In the middle of the 19th-century, the area where Sunda Kelapa Lighthouse today lies, was a shallow sea to the north of Batavia. In 1860, the construction of the mole was completed. The west-side mole served as a jetty, which guided ships while entering the harbor of Batavia. In 1862, the Batavia lighthouse was constructed over the western mole. The main function of the lighthouse was to replace the earlier lighthouse, the Menara Syahbandar which is located further inland, directly at the mouth of the Ciliwung or Kali Besar. At the time of its completion, the Sunda Kelapa Lighthouse was the northernmost point of Batavia, strategically located about 2.5 km north of the Sunda Kelapa port. Several auxiliary buildings, such as the guardhouse of the lighthouse keeper, were built around the lighthouse. Today, these auxiliary buildings have been demolished.

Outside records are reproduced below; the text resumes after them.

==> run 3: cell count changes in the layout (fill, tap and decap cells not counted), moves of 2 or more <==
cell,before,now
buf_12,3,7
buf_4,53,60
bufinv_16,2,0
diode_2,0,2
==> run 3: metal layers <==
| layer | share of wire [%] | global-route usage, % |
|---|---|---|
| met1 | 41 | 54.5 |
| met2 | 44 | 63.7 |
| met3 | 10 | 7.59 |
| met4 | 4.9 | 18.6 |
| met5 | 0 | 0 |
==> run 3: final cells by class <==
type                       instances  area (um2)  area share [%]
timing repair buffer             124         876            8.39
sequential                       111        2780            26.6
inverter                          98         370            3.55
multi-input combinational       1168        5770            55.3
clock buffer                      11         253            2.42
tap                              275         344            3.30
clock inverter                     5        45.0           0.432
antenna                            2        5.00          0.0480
<file path="src/rtl/request_ctrl_if.sv">
// Handshake bundle between the request controller, the datapath control unit and the memory port.
interface request_ctrl_if #(
    parameter int unsigned CNT_W = 16
) ();
    logic             ihit;
    logic             dhit;
    logic             cu_dren;
    logic             cu_dwen;
    logic             cu_halt;
    logic             iren;
    logic             dren;
    logic             dwen;
    logic             update_pc;
    logic             busy;
    logic             halted;
    logic             timeout_err;
    logic [CNT_W-1:0] stall_cnt;

    modport master (
        input  ihit, dhit, cu_dren, cu_dwen, cu_halt,
        output iren, dren, dwen, update_pc, busy, halted, timeout_err, stall_cnt
    );

    modport slave (
        output ihit, dhit, cu_dren, cu_dwen, cu_halt,
        input  iren, dren, dwen, update_pc, busy, halted, timeout_err, stall_cnt
    );
endinterface

</file>
<file path="src/rtl/request_ctrl.sv">
// Memory request sequencer: one request in flight, draining halt, no-response watchdog
// and a saturating stall-cycle counter.
module request_ctrl #(
    parameter int unsigned TIMEOUT = 255,
    parameter int unsigned CNT_W   = 16
) (
    input  logic           CLK,
    input  logic           RST,
    request_ctrl_if.master bus
);
    localparam int unsigned WAIT_W = (TIMEOUT > 0) ? $clog2(TIMEOUT + 1) : 1;

    typedef enum logic [1:0] {FETCH, DATA, HALTED, ERROR} state_t;

    state_t           state;
    logic             dren_q;
    logic             dwen_q;
    logic             halt_q;
    logic [CNT_W-1:0] stall_q;
    logic             waiting_c;
    logic             wd_fire_c;

    // A wait cycle is one where the memory owed a response this cycle and gave none.
    assign waiting_c = (state == FETCH && !bus.ihit) || (state == DATA && !bus.dhit);

    if (TIMEOUT > 0) begin : g_wd
        logic [WAIT_W-1:0] wait_cnt;
        logic              wait_inc_c;

        // Keep counting only while the run of misses continues in the same state.
        assign wait_inc_c = waiting_c && !wd_fire_c && !(state == FETCH && bus.cu_halt);
        assign wd_fire_c  = waiting_c && (wait_cnt == WAIT_W'(TIMEOUT - 1));

        always_ff @(posedge CLK) begin
            if (RST)             wait_cnt <= '0;
            else if (wait_inc_c) wait_cnt <= wait_cnt + WAIT_W'(1);
            else                 wait_cnt <= '0;
        end
    end else begin : g_no_wd
        assign wd_fire_c = 1'b0;
    end

    always_ff @(posedge CLK) begin
        if (RST) begin
            state   <= FETCH;
            dren_q  <= 1'b0;
            dwen_q  <= 1'b0;
            halt_q  <= 1'b0;
            stall_q <= '0;
        end else begin
            if (waiting_c && stall_q != {CNT_W{1'b1}})
                stall_q <= stall_q + CNT_W'(1);

            case (state)
                FETCH: begin
                    if (wd_fire_c) begin
                        state <= ERROR;
                    end else if (bus.cu_halt) begin
                        state <= HALTED;
                    end else if (bus.ihit && (bus.cu_dren || bus.cu_dwen)) begin
                        state  <= DATA;
                        dwen_q <= bus.cu_dwen;
                        dren_q <= bus.cu_dren && !bus.cu_dwen;
                    end
                end
                DATA: begin
                    if (wd_fire_c) begin
                        state  <= ERROR;
                        halt_q <= 1'b0;
                    end else if (bus.dhit) begin
                        state  <= halt_q ? HALTED : FETCH;
                        halt_q <= 1'b0;
                    end else if (bus.cu_halt) begin
                        halt_q <= 1'b1;
                    end
                end
                default: ;
            endcase
        end
    end

    // Enables decode straight from registered state; the latched type only matters in DATA.
    assign bus.iren        = (state == FETCH);
    assign bus.dren        = (state == DATA) && dren_q;
    assign bus.dwen        = (state == DATA) && dwen_q;
    assign bus.busy        = (state == DATA);
    assign bus.halted      = (state == HALTED);
    assign bus.timeout_err = (state == ERROR);
    assign bus.stall_cnt   = stall_q;

    assign bus.update_pc = (state == FETCH && bus.ihit && !bus.cu_halt
                            && !bus.cu_dren && !bus.cu_dwen)
                         || (state == DATA && bus.dhit && !halt_q);
endmodule

</file>
<file path="src/flat_wrapper.sv">
// flat-port wrapper written by rule: the top's interface ports become plain ports
module request_ctrl_flat 
#(
    parameter int unsigned TIMEOUT = 255,
    parameter int unsigned CNT_W   = 16
)
  (CLK, RST, bus_ihit, bus_dhit, bus_cu_dren, bus_cu_dwen, bus_cu_halt, bus_iren, bus_dren, bus_dwen, bus_update_pc, bus_busy, bus_halted, bus_timeout_err, bus_stall_cnt);
  request_ctrl_if #(.CNT_W(CNT_W)) bus_i ();
  input  logic CLK;
  input  logic RST;
  input wire logic [$bits(bus_i.ihit)-1:0] bus_ihit;
  input wire logic [$bits(bus_i.dhit)-1:0] bus_dhit;
  input wire logic [$bits(bus_i.cu_dren)-1:0] bus_cu_dren;
  input wire logic [$bits(bus_i.cu_dwen)-1:0] bus_cu_dwen;
  input wire logic [$bits(bus_i.cu_halt)-1:0] bus_cu_halt;
  output wire logic [$bits(bus_i.iren)-1:0] bus_iren;
  output wire logic [$bits(bus_i.dren)-1:0] bus_dren;
  output wire logic [$bits(bus_i.dwen)-1:0] bus_dwen;
  output wire logic [$bits(bus_i.update_pc)-1:0] bus_update_pc;
  output wire logic [$bits(bus_i.busy)-1:0] bus_busy;
  output wire logic [$bits(bus_i.halted)-1:0] bus_halted;
  output wire logic [$bits(bus_i.timeout_err)-1:0] bus_timeout_err;
  output wire logic [$bits(bus_i.stall_cnt)-1:0] bus_stall_cnt;
  assign bus_i.ihit = bus_ihit;
  assign bus_i.dhit = bus_dhit;
  assign bus_i.cu_dren = bus_cu_dren;
  assign bus_i.cu_dwen = bus_cu_dwen;
  assign bus_i.cu_halt = bus_cu_halt;
  assign bus_iren = bus_i.iren;
  assign bus_dren = bus_i.dren;
  assign bus_dwen = bus_i.dwen;
  assign bus_update_pc = bus_i.update_pc;
  assign bus_busy = bus_i.busy;
  assign bus_halted = bus_i.halted;
  assign bus_timeout_err = bus_i.timeout_err;
  assign bus_stall_cnt = bus_i.stall_cnt;
  request_ctrl #(.TIMEOUT(TIMEOUT), .CNT_W(CNT_W)) u_core (.CLK(CLK), .RST(RST), .bus(bus_i));
endmodule
</file>
<file path="config.mk">
export PLATFORM = sky130hd
export DESIGN_NAME = request_ctrl_flat
export DESIGN_NICKNAME = d
export VERILOG_FILES = /design/src/rtl/request_ctrl_if.sv /design/src/rtl/request_ctrl.sv /design/src/flat_wrapper.sv
export SDC_FILE = /design/constraint.sdc
export NUM_CORES = 1
export LEC_CHECK = 0
export ABC_AREA = 1
export CORE_ASPECT_RATIO = 1.25
export CORE_MARGIN = 1
export CORE_UTILIZATION = 40
export CTS_CLUSTER_DIAMETER = 40
export DETAILED_ROUTE_END_ITERATION = 10
export MAX_ROUTING_LAYER = met4
export PLACE_DENSITY_LB_ADDON = 0.15
export SYNTH_ARGS = -nofsm -noshare
export SYNTH_HDL_FRONTEND = slang
export SYNTH_SLANG_ARGS = --single-unit
</file>
<file path="constraint.sdc">
create_clock -name CLK -period 1.6 [get_ports CLK]
set_clock_uncertainty 0.1 [all_clocks]
set_input_delay 0.32 -clock CLK [delete_from_list [all_inputs] [get_ports CLK]]
set_output_delay 0.32 -clock CLK [all_outputs]
set_load 0.02 [all_outputs]
</file>
# Yosys cells after proc, flatten, opt, wreduce, memory -nomap -nowiden
# Index checks and enable logic that the tools add are counted.
# word_totals
ff_bits,29
elab_cells,63
# classes
eq_ne,7
add_sub_neg,2
reduce_logical,35
mux,10
bitwise_logic,3
# op_table
op,n
1-bit logical AND,17
"16-bit by 1-bit adder with 16-bit output, second input constant",1
"16-bit inequality test, second input constant",1
2-bit 2-to-1 mux,6
"8-bit by 1-bit adder with 8-bit output, second input constant",1
"8-bit equality test, second input constant",1
1-bit zero test,8
"2-bit equality test, second input constant",2
"4-bit by 2-bit inequality test with 1-bit output, second input constant",1
2-bit one-hot mux with 2 select lines,1
4-bit AND reduction,1
1-bit logical OR,3
1-bit 2-to-1 mux,3
"3-bit by 2-bit inequality test with 1-bit output, second input constant",1
1-bit inverter,3
3-bit AND reduction,1
3-bit nonzero test,1
"2-bit by 1-bit equality test with 1-bit output, second input constant",1
2-bit zero test,1
2-bit AND reduction,1
2-bit nonzero test,1
2-bit OR reduction,1

# Longest topological paths before layout
# depth
depth_word,9
mapped_depth,10
depth_no_buf,10

# Worst setup path after synthesis
# No wires, ideal clock.
# synth_path
kind,register -> output
from,register u_core.state[0]
to,output port bus_update_pc
path_stages_with_launch,5
n_path_buf,0
t_required_ps,1180
path_slack_ps,-214
arrival_time_ps,1394
path_cell_list,dfxtp_1 inv_1 nor2_2 inv_1 o31ai_1
# synth_lines
element,line_no,rtl
start: declaration,request_ctrl.sv:15,state_t state;
start signal: assignment,request_ctrl.sv:71,state <= halt_q ? HALTED : FETCH;
2-bit by 1-bit equality test with 1-bit output,-,
via bus_busy,flat_wrapper.sv:20,output wire logic [$bits(bus_i.busy)-1:0] bus_busy;
1-bit logical AND (2 in series),request_ctrl.sv:93,|| (state == DATA && bus.dhit && !halt_q);
1-bit logical OR,request_ctrl.sv:93,
end: declaration,flat_wrapper.sv:19,output wire logic [$bits(bus_i.update_pc)-1:0] bus_update_pc;
# The timed path passes the listed nets, and every way through them passes these cells.

# Final worst setup path
# layout_path
from,register u_core.state[0]
to,output port bus_update_pc
# layout_via
elab_chain_cells,6
# layout_lines
element,line_no,rtl
2-bit zero test,request_ctrl.sv:91,assign bus.update_pc = (state == FETCH && bus.ihit && !bus.cu_halt
1-bit logical AND (2 in series),request_ctrl.sv:91,
1-bit logical AND (2 in series),request_ctrl.sv:92,&& !bus.cu_dren && !bus.cu_dwen)
1-bit logical OR (*),request_ctrl.sv:93,
# Mark *: on every way between the ends. The rest lies on a longest branch, timed or not.

==> impl_metrics.json <==
{
  "r2r-start": "u_core.bus.stall_cnt[1]",
  "gp_congestion": 0.876,
  "grt_start_max_net_pins": 14,
  "die_area_um2": 4510,
  "ys_seq_area_share_pct": 34.2,
  "vias": 1808,
  "io_pins": 30,
  "track_usage_pct": 20.8,
  "multiInputGateArea_um2": 1030,
  "pre_cts_ws_ps": -571,
  "start_util_pct": 41.8,
  "rsz0062_at_grt": "true",
  "synthCells": 258,
  "fill_cells": 390,
  "nNetsFinal": 339,
  "slowest_delay_ps": 350,
  "die_width_um": 60.3,
  "p_per_area_nw_per_um2": 970,
  "drtIter0Drc": 79,
  "worst_slew_pin_slew_ps": 313,
  "regArea_um2": 597,
  "clkTransAtPathRegs_ps": 60,
  "ys_seq_elements": 29,
  "worstPathRequired_ps": 1180,
  "hold_path.class": "register to register",
  "syn_nets": 268,
  "root_buffer": "clkbuf_8",
  "wl_mm": 4.11,
  "path_max_fanout": 4,
  "setup_slack_ps": -94.6,
  "holdWs_ps": 366,
  "min_path_cells": 2,
  "cts_hold_buf": 0,
  "max_cap_violations": 0,
  "switchingPower_uw": 746,
  "endpoint_kind": "primary output",
  "p_int_mw": 1.65,
  "grt_pass1_wl_mm": 6.75,
  "htreeDepth": 2,
  "max_freq_mhz": 590,
  "slew_headroom_pct": 79.2,
  "m1WireLength_mm": 1.81,
  "arrival_ps": 1270,
  "drc_errors": 0,
  "sequentialPowerShare_pct": 34.9,
  "max-clock-path-buffers": 2,
  "portBuffers": 29,
  "switching_share_pct": 31.1,
  "postLayoutCoreUtil_pct": 60.9,
  "ff2ff_path_depth": 10,
  "area_delta_synth_final_pct": 45.8,
  "status": "finished with violations",
  "grt_remaining_overflow": 0,
  "insertedDiodeCount": 0,
  "first_global_vias": 1620,
  "drtPass1Iterations": 4,
  "ys_types": 27,
  "wire_per_inst_um": 10.6,
  "min_period_over_period_pct": 106,
  "vias_per_cell": 4.68,
  "ant_nets": 0,
  "reg2reg_setup_slack_ps": 30,
  "ir_worst_vdd_v": 0.000672,
  "wl_met3_um": 100,
  "drive_gt1_share_pct": 27.3,
  "drv_slew": 0,
  "syn_avg_cell_area_um2": 6.58,
  "setup_viol": 1,
  "path_class": "register to primary output",
  "hold_viol": 0,
  "synth_area_um2": 1700,
  "crit_chain": "nor2_4 -> inv_1 -> nor2_2 -> nand4_1 -> o31ai_4 -> buf_6",
  "r2r-end": "u_core.bus.stall_cnt[0]",
  "grt_antenna_before_repair": 0,
  "finalCriticalPeriod_ps": 1690,
  "cts_sinks": 29,
  "place_hpwl_mm": 3.13,
  "failed_checks": "setup timing",
  "min_to": "u_core.dren_q",
  "crit_slowest_cell": "dfxtp_2",
  "numCtsBuffers": 5,
  "top_layer_used": "met4",
  "wl_met2_mm": 2.08,
  "yosys_warnings": 0,
  "row_count": 26,
  "clock_latency_ps": 280,
  "p_leak_nw": 1.13,
  "cts_tree": "built",
  "combPwrFrac_pct": 32.6,
  "hold_start": "u_core.dren_q",
  "setup_tns_ps": -94.6,
  "coreArea_um2": 4070,
  "pwr-share-clk_pct": 32.5,
  "die_y_um": 74.8,
  "start_kind": "register"
}
## Yosys cell counts
master / instances / area share, %
nand2_1: 71 / 16
buf_6: 1 / 0.66
nor3_1: 1 / 0.29
or2_2: 1 / 0.37
nand3_1: 18 / 5.3
nor2_2: 5 / 1.8
dfxtp_1: 29 / 34
clkbuf_1: 1 / 0.22
o2111ai_4: 1 / 1.5
o31ai_1: 1 / 0.44
nand4_1: 6 / 2.2
nand2_2: 2 / 0.74
inv_1: 31 / 6.9
a21oi_1: 17 / 5.0
a21oi_2: 2 / 1.0
nand3b_1: 3 / 1.3
xnor2_1: 1 / 0.52
nand3_2: 2 / 1.2
xor2_1: 6 / 3.1
inv_2: 1 / 0.22
a21boi_1: 1 / 0.44
nand2_4: 3 / 2.0
ha_1: 3 / 2.2
nor2_1: 41 / 9.1
buf_8: 1 / 0.88
clkinv_2: 1 / 0.29
o21ai_0: 8 / 2.4
## worst max-delay path: cells and delay by family (launching register included)
kind	cells	cell delay, ps
flip-flops	1	350
buffers and inverters	2	210
AO/OA/AOI/OAI	1	100
AND/OR/NAND/NOR	3	340
## per-stage QoR
stage | instance area, µm² | std cells | total power [mW]
floorplan | 1720 | 258 | 1.23
global placement | 2290 | 372 | 1.59
detailed placement | 2290 | 372 | 1.59
CTS | 2380 | 380 | 2.36
global route | 2470 | 386 | 2.54
finish | 2470 | 386 | 2.40
## logic make-up (layout without fill, tap and decap cells)
kind of cell | after synthesis | count (layout) | synth area share, %
AOI/OAI and AO/OA | 30 | 30 | 10.8
buffers and inverters | 36 | 108 | 9.14
adders and majority gates | 3 | 3 | 2.21
DFF | 29 | 29 | 34.2
xor gates and xnor gates | 7 | 7 | 3.61
and+or+nand+nor | 153 | 153 | 40.0
## sequential cells by signal (all words and copies together) (netlist names)
signal / count
u_core.bus.stall_cnt: 16
u_core.state: 2
u_core.g_wd.wait_cnt: 8
u_core.dren_q: 1
u_core.halt_q: 1
u_core.dwen_q: 1
## repair_timing
| item | 4_1_cts | 5_1_grt |
|---|---|---|
| pin swaps | 1 | 6 |
| gates resized for setup | 45 | 23 |
| setup endpoints to repair | 24 | 14 |
| buffers inserted | 0 | 6 |
## how the worst max path moves through the flow
stage	from	to	slack, ps	cells past startpoint
after floorplan	u_core.state[0]	bus_dren	-8	4
after global placement	bus_cu_halt	bus_update_pc	-540	5
after detailed placement	bus_cu_halt	bus_update_pc	-570	5
after CTS	u_core.state[0]	bus_update_pc	-150	6
after global routing	u_core.state[0]	bus_update_pc	-160	6
final	u_core.state[0]	bus_update_pc	-90	6
## area by class of cell
class,count,area share [%]
Clock buffer,7,3.49
Timing Repair Buffer,67,21.6
Multi-Input combinational cell,193,41.5
Sequential cell,29,24.1
Inverter,33,5.26
Tap cell,56,2.83
Clock inverter,1,1.21
## power groups by stage
stage               Sequential, mW  Combinational, mW  Clock (mW)
finish                       0.838              0.782       0.781
global route                 0.843              0.860       0.840
CTS                          0.824              0.736       0.802
detailed placement           0.837              0.753           0
global placement             0.833              0.754           0
floorplan                    0.850              0.384           0
## cell usage in the layout (no fill, tap or decap), types with 2 or more instances in the layout
| cell type | n |
|---|---|
| nand2_1 | 69 |
| buf_4 | 39 |
| nor2_1 | 38 |
| inv_1 | 29 |
| dfxtp_1 | 20 |
| nand3_1 | 18 |
| dlygate4sd2_1 | 16 |
| a21oi_1 | 15 |
| nor2_2 | 7 |
| o21ai_0 | 7 |
| dfxtp_2 | 7 |
| nand4_1 | 6 |
| xor2_1 | 6 |
| clkbuf_8 | 6 |
| clkdlybuf4s50_1 | 6 |
| nand2_4 | 4 |
| a21oi_2 | 4 |
| nand2_2 | 3 |
| nand3b_1 | 3 |
| buf_2 | 3 |
| inv_2 | 2 |
| ha_1 | 2 |
| dfxtp_4 | 2 |
## metal layers
metal  vias to the layer above  track usage [%]
met5                         -                -
met4                         0             12.1
met3                         9             3.61
met2                        35             35.4
met1                       810             22.2
li1                        954                -
Power figures use the tool's default switching activity.
===== src/rtl/multi_byte_sender.sv =====
// Captures a BYTES-wide value on an activate/done handshake and feeds it byte by byte
// to the shared UART transmitter, optionally closing with an XOR checksum byte.
module multi_byte_sender #(
    parameter int BYTES       = 4,
    parameter int MSB_FIRST   = 1,
    parameter int APPEND_CSUM = 0,
    parameter int ACK_TIMEOUT = 1024
) (
    input  logic                 clk_50mhz,
    input  logic                 reset,
    input  logic                 activate,
    output logic                 done,
    output logic                 error,
    input  logic                 tx_active,
    output logic [7:0]           tx_data,
    output logic                 tx_start,
    input  logic [8*BYTES-1:0]   value
);

    localparam int VW     = 8 * BYTES;
    localparam int CNT_W  = $clog2(BYTES + 1);
    localparam int TOUT_W = (ACK_TIMEOUT > 0) ? $clog2(ACK_TIMEOUT + 1) : 1;

    localparam logic [CNT_W-1:0]  LAST_IDX  = CNT_W'(BYTES - 1);
    localparam logic [TOUT_W-1:0] TOUT_LAST = TOUT_W'((ACK_TIMEOUT > 0) ? ACK_TIMEOUT - 1 : 0);
    localparam logic [TOUT_W-1:0] TOUT_MAX  = '1;

    typedef enum logic [1:0] {
        ST_IDLE = 2'd0,
        ST_ACK  = 2'd1,
        ST_BUSY = 2'd2,
        ST_DONE = 2'd3
    } state_t;

    // The shift register always holds the bytes not yet offered, next byte at the head.
    function automatic logic [7:0] head_byte(input logic [VW-1:0] v);
        if (MSB_FIRST != 0) return v[VW-1 -: 8];
        else                return v[7:0];
    endfunction

    function automatic logic [VW-1:0] drop_head(input logic [VW-1:0] v);
        if (MSB_FIRST != 0) return v << 8;
        else                return v >> 8;
    endfunction

    state_t              state_reg, state_next;
    logic [VW-1:0]       shift_reg, shift_next;
    logic [CNT_W-1:0]    byte_cnt_reg, byte_cnt_next;
    logic [7:0]          csum_reg, csum_next;
    logic                csum_phase_reg, csum_phase_next;
    logic [TOUT_W-1:0]   tout_reg, tout_next;
    logic [TOUT_W-1:0]   tout_inc;
    logic [7:0]          tx_data_reg, tx_data_next;
    logic                tx_start_reg, tx_start_next;
    logic                done_reg, done_next;
    logic                error_reg, error_next;

    assign tout_inc = (tout_reg == TOUT_MAX) ? tout_reg : tout_reg + 1'b1;

    always_ff @(posedge clk_50mhz or negedge reset) begin
        if (!reset) begin
            state_reg      <= ST_IDLE;
            shift_reg      <= '0;
            byte_cnt_reg   <= '0;
            csum_reg       <= '0;
            csum_phase_reg <= 1'b0;
            tout_reg       <= '0;
            tx_data_reg    <= '0;
            tx_start_reg   <= 1'b0;
            done_reg       <= 1'b0;
            error_reg      <= 1'b0;
        end else begin
            state_reg      <= state_next;
            shift_reg      <= shift_next;
            byte_cnt_reg   <= byte_cnt_next;
            csum_reg       <= csum_next;
            csum_phase_reg <= csum_phase_next;
            tout_reg       <= tout_next;
            tx_data_reg    <= tx_data_next;
            tx_start_reg   <= tx_start_next;
            done_reg       <= done_next;
            error_reg      <= error_next;
        end
    end

    always_comb begin
        state_next      = state_reg;
        shift_next      = shift_reg;
        byte_cnt_next   = byte_cnt_reg;
        csum_next       = csum_reg;
        csum_phase_next = csum_phase_reg;
        tout_next       = tout_reg;
        tx_data_next    = tx_data_reg;
        tx_start_next   = tx_start_reg;
        done_next       = done_reg;
        error_next      = error_reg;

        case (state_reg)
            ST_IDLE: begin
                done_next     = 1'b0;
                tx_start_next = 1'b0;
                if (activate) begin
                    tx_data_next    = head_byte(value);
                    shift_next      = drop_head(value);
                    error_next      = 1'b0;
                    csum_next       = '0;
                    csum_phase_next = 1'b0;
                    byte_cnt_next   = '0;
                    tout_next       = '0;
                    tx_start_next   = 1'b1;
                    state_next      = ST_ACK;
                end
            end

            ST_ACK: begin
                tout_next = tout_inc;
                // An acknowledge on the same edge as the timeout wins.
                if (tx_active) begin
                    tx_start_next = 1'b0;
                    if (!csum_phase_reg) csum_next = csum_reg ^ tx_data_reg;
                    state_next = ST_BUSY;
                end else if (ACK_TIMEOUT != 0 && tout_reg == TOUT_LAST) begin
                    tx_start_next = 1'b0;
                    error_next    = 1'b1;
                    done_next     = 1'b1;
                    state_next    = ST_DONE;
                end
            end

            ST_BUSY: begin
                if (!tx_active) begin
                    if (byte_cnt_reg != LAST_IDX) begin
                        byte_cnt_next = byte_cnt_reg + 1'b1;
                        tx_data_next  = head_byte(shift_reg);
                        shift_next    = drop_head(shift_reg);
                        tx_start_next = 1'b1;
                        tout_next     = '0;
                        state_next    = ST_ACK;
                    end else if (APPEND_CSUM != 0 && !csum_phase_reg) begin
                        tx_data_next    = csum_reg;
                        csum_phase_next = 1'b1;
                        tx_start_next   = 1'b1;
                        tout_next       = '0;
                        state_next      = ST_ACK;
                    end else begin
                        done_next  = 1'b1;
                        state_next = ST_DONE;
                    end
                end
            end

            ST_DONE: begin
                if (!activate) begin
                    done_next  = 1'b0;
                    state_next = ST_IDLE;
                end
            end

            default: begin
                tx_start_next = 1'b0;
                state_next    = ST_IDLE;
            end
        endcase
    end

    assign done     = done_reg;
    assign error    = error_reg;
    assign tx_data  = tx_data_reg;
    assign tx_start = tx_start_reg;

endmodule
**src/rtl/hazard_control_unit.sv**
```systemverilog
// rtl/hazard_control_unit.sv - pipeline hazard FSM: load-use stall, memory-wait freeze, branch flush
// Priority is dmem_busy > branch taken > load-use; outputs are combinational from state and inputs.
module hazard_control_unit (
  input  logic        clk,
  input  logic        reset,
  input  logic [4:0]  IF_ID_rn,
  input  logic [4:0]  IF_ID_rm,
  input  logic        IF_ID_useRm,
  input  logic [4:0]  ID_EX_rd,
  input  logic        ID_EX_memRead,
  input  logic        EX_MEM_branchTaken,
  input  logic        dmem_busy,
  output logic        pc_write,
  output logic        IF_ID_write,
  output logic        IF_ID_flush,
  output logic        ID_EX_flush,
  output logic [1:0]  hz_state,
  output logic [15:0] stall_count
);

  typedef enum logic [1:0] {
    RUN        = 2'b00,
    LOAD_STALL = 2'b01,
    MEM_WAIT   = 2'b10,
    FLUSH      = 2'b11
  } state_t;

  state_t state;
  state_t next_state;
  logic   load_use;

  // X31 reads as zero, so a load targeting it can never feed a consumer
  assign load_use = ID_EX_memRead && (ID_EX_rd != 5'd31) &&
                    ((ID_EX_rd == IF_ID_rn) ||
                     (IF_ID_useRm && (ID_EX_rd == IF_ID_rm)));

  always_comb begin
    pc_write    = 1'b1;
    IF_ID_write = 1'b1;
    IF_ID_flush = 1'b0;
    ID_EX_flush = 1'b0;
    next_state  = RUN;
    if (!reset) begin
      if (dmem_busy) begin
        pc_write    = 1'b0;
        IF_ID_write = 1'b0;
        next_state  = MEM_WAIT;
      end else if (EX_MEM_branchTaken) begin
        IF_ID_flush = 1'b1;
        ID_EX_flush = 1'b1;
        next_state  = FLUSH;
      end else if (load_use && (state != FLUSH)) begin
        // IF/ID holds a flushed bubble in FLUSH, so any match there is stale
        pc_write    = 1'b0;
        IF_ID_write = 1'b0;
        ID_EX_flush = 1'b1;
        next_state  = LOAD_STALL;
      end
    end
  end

  always_ff @(posedge clk) begin
    if (reset) begin
      state       <= RUN;
      stall_count <= 16'd0;
    end else begin
      state <= next_state;
      if (!pc_write && (stall_count != 16'hFFFF))
        stall_count <= stall_count + 16'd1;
    end
  end

  assign hz_state = state;

endmodule

```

The lighthouse was used until the 1990s. Recently, the lighthouse was restored. With the redevelopment of the modern Muara Baru fish harbor, the lighthouse is partly hidden by a number of new office buildings and the tall seawall. The ground surrounding the tower has been levelled higher, so the tower currently sits lower than the rest of the ground.

== Building ==
The lighthouse building is currently located at the fish harbor complex of Muara Baru, North Jakarta. It is a relatively small-sized lighthouse. The building is a 16 m round stone tower, painted white. The original lighthouse has three windows, however, now there are only two windows left. The lighthouse has a focal plane of 17 m with red flash every 3 seconds. At the floor of the lighthouse is a stone with Chinese writing, indicating the absolute zero longitude of Batavia. This zero longitude was used to map the entire area of the Dutch East Indies. The lighthouse also keeps an antique chronometer.